Transaction Support as Implemented by Smart DIH 

Maintaining ACID properties in a distributed data grid is challenging. This challenge becomes more extreme with Digital Integration Hub (DIH) architecture, as not only is the DIH required to keep its high-performance data store in sync with the Systems of Record (SoRs), but also changes to it must be transactional. Maintaining consistency between the DIH and the SoR is critical, as breaking the transaction will produce inferior user experiences. 

Learn more about Smart DIH’s highly performant data management platform 

For example, a money transfer application should be able to show the right balance within the DIH at any given state, no matter how many operations are performed on the SoR. Showing a partial balance during the transfer will be a real nightmare for application developers and will be misleading for end users.

Smart DIH maintains transactions end-to-end, from the moment they are written to the data sources, to the moment they are consumed by the application. The platform is responsible for ensuring that no partial updates are visible to the client. The platform utilizes Data Pipelines (well-defined flows that manage the data journey from a data source and into a Space) that apply the transaction logic of the data sources when integrating data into the Space. These pipelines offer data integrity and consistency over CDC, and also support batch data load. 

Isolation Levels 

Isolation enables multiple transactions to execute simultaneously, without affecting each other. It does not determine the order by which the transactions will occur, but ensures that transactions don’t prevent another from executing. The following levels of transaction isolation determine the logic which will handle concurrent transactions in databases: 

  • Read uncommitted: allows access to the data before the updates have been committed
  • Read committed: allows access only to committed data. That includes changes that were committed during the transaction execution and repeated read may not yield the same results 
  • Repeatable read: ensures that read is done over a static snapshot throughout the transaction

The following diagram represents the transactional data flow in Smart DIH: 

Image of ACID flow

Advantages of Multi-Version Concurrency Control (MVCC) 

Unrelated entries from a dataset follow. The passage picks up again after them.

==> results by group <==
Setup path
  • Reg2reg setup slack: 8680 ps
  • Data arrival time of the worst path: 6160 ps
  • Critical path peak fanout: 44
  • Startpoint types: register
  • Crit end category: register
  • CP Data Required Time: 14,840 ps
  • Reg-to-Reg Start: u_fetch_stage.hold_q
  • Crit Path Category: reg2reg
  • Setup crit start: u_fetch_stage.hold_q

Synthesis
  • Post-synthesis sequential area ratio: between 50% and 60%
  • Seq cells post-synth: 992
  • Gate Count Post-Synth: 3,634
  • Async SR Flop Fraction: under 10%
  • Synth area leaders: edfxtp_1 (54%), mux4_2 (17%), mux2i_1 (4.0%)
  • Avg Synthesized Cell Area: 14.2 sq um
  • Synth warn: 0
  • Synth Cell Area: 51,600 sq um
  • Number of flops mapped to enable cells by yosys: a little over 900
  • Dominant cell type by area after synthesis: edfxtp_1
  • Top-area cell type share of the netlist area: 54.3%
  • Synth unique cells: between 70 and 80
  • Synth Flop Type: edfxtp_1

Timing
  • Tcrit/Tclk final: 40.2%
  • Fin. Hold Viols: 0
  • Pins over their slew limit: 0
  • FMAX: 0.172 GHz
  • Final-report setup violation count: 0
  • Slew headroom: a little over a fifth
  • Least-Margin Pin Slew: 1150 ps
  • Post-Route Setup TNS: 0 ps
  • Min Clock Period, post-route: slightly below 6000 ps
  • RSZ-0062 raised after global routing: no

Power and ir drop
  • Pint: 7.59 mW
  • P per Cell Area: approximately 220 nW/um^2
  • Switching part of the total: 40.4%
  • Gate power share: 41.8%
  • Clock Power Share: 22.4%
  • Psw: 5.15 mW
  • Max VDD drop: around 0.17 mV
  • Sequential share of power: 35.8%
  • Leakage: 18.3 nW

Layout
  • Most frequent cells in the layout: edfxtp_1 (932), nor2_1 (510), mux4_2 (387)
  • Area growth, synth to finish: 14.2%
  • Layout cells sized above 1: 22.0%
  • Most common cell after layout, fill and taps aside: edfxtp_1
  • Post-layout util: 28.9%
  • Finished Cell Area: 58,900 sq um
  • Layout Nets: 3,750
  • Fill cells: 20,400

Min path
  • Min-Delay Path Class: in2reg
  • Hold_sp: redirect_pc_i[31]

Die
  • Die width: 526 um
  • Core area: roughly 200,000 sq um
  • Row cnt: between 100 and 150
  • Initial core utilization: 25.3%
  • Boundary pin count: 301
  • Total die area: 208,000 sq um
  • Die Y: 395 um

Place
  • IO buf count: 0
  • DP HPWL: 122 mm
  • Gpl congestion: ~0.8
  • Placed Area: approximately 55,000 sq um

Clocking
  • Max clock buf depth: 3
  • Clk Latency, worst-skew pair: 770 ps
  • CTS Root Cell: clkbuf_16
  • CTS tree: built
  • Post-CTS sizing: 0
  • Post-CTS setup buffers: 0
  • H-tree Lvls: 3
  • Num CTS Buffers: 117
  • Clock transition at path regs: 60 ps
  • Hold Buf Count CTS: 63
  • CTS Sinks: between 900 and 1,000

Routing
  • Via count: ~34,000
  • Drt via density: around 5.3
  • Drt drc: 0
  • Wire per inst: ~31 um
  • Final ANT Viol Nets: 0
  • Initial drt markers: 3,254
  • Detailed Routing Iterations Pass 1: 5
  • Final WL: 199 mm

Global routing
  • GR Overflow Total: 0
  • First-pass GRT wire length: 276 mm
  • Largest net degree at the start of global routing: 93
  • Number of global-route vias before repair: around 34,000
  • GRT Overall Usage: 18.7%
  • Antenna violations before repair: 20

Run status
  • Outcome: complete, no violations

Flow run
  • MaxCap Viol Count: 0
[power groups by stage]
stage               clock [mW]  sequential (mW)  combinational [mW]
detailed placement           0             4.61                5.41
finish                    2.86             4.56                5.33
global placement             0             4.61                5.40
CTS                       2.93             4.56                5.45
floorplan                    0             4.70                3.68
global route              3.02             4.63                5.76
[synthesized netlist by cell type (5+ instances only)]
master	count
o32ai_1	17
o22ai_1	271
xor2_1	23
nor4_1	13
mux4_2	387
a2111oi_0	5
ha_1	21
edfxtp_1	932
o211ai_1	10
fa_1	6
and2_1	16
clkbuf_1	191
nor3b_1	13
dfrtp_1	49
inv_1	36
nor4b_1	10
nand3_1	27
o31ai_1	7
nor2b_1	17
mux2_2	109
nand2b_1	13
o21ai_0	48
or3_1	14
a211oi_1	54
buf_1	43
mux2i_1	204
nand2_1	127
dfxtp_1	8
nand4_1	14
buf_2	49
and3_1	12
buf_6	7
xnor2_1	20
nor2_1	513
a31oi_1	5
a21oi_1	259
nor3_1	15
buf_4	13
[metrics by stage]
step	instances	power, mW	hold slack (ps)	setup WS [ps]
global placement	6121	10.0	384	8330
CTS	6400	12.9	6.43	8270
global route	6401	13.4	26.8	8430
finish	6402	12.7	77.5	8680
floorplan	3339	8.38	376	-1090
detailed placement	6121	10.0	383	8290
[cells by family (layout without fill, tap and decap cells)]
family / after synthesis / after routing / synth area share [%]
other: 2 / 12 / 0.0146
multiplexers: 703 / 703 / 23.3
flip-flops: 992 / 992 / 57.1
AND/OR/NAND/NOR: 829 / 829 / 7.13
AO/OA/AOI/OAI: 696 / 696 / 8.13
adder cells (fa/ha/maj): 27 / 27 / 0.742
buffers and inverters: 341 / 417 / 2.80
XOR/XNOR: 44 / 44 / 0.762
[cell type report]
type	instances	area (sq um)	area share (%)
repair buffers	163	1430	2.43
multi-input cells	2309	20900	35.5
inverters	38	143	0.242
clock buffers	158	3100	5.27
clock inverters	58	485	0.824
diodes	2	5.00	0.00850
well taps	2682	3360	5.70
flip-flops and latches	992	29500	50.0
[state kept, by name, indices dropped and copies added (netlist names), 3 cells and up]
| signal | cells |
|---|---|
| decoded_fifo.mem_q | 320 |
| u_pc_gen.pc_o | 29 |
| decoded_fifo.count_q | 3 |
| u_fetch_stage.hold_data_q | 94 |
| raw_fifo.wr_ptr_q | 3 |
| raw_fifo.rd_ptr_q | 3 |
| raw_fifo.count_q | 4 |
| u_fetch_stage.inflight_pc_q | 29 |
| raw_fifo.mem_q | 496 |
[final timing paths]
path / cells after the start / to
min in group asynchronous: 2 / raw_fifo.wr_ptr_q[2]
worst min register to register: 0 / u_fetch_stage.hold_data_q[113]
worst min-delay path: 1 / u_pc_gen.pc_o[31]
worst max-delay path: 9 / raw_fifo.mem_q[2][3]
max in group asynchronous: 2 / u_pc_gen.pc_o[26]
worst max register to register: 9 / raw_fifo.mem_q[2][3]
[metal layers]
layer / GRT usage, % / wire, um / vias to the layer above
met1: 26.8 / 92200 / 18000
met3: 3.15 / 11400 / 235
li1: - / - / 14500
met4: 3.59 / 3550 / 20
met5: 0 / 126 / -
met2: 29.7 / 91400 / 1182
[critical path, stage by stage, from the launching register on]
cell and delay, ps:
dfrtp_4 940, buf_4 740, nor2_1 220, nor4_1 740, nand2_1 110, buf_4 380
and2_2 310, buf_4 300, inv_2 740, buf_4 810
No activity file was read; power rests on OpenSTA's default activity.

As mentioned above, implementing ACID operations have their tradeoffs. Objects under transactions are usually locked. This creates a data objects’ contention during extended operations, which may occur during extended updates. MVCC solves this problem by maintaining multiple copies of the objects. Clients are exposed to a consistent point-in-time snapshot of the database, and read and write operations are isolated from each other so that locking is not required.

Processing a large number of simultaneous transactions in Smart DIH requires an extreme write throughput that cannot be paused. In order to maintain transactions in the platform, Space objects must not be locked. The MVCC mechanism provides an elegant solution, allowing massive updates while maintaining consistency in the Space with the systems of record. In this manner, the ACID properties of transactions are maintained, ensuring the consistency and integrity of the database before and after each transaction, even in highly available distributed systems.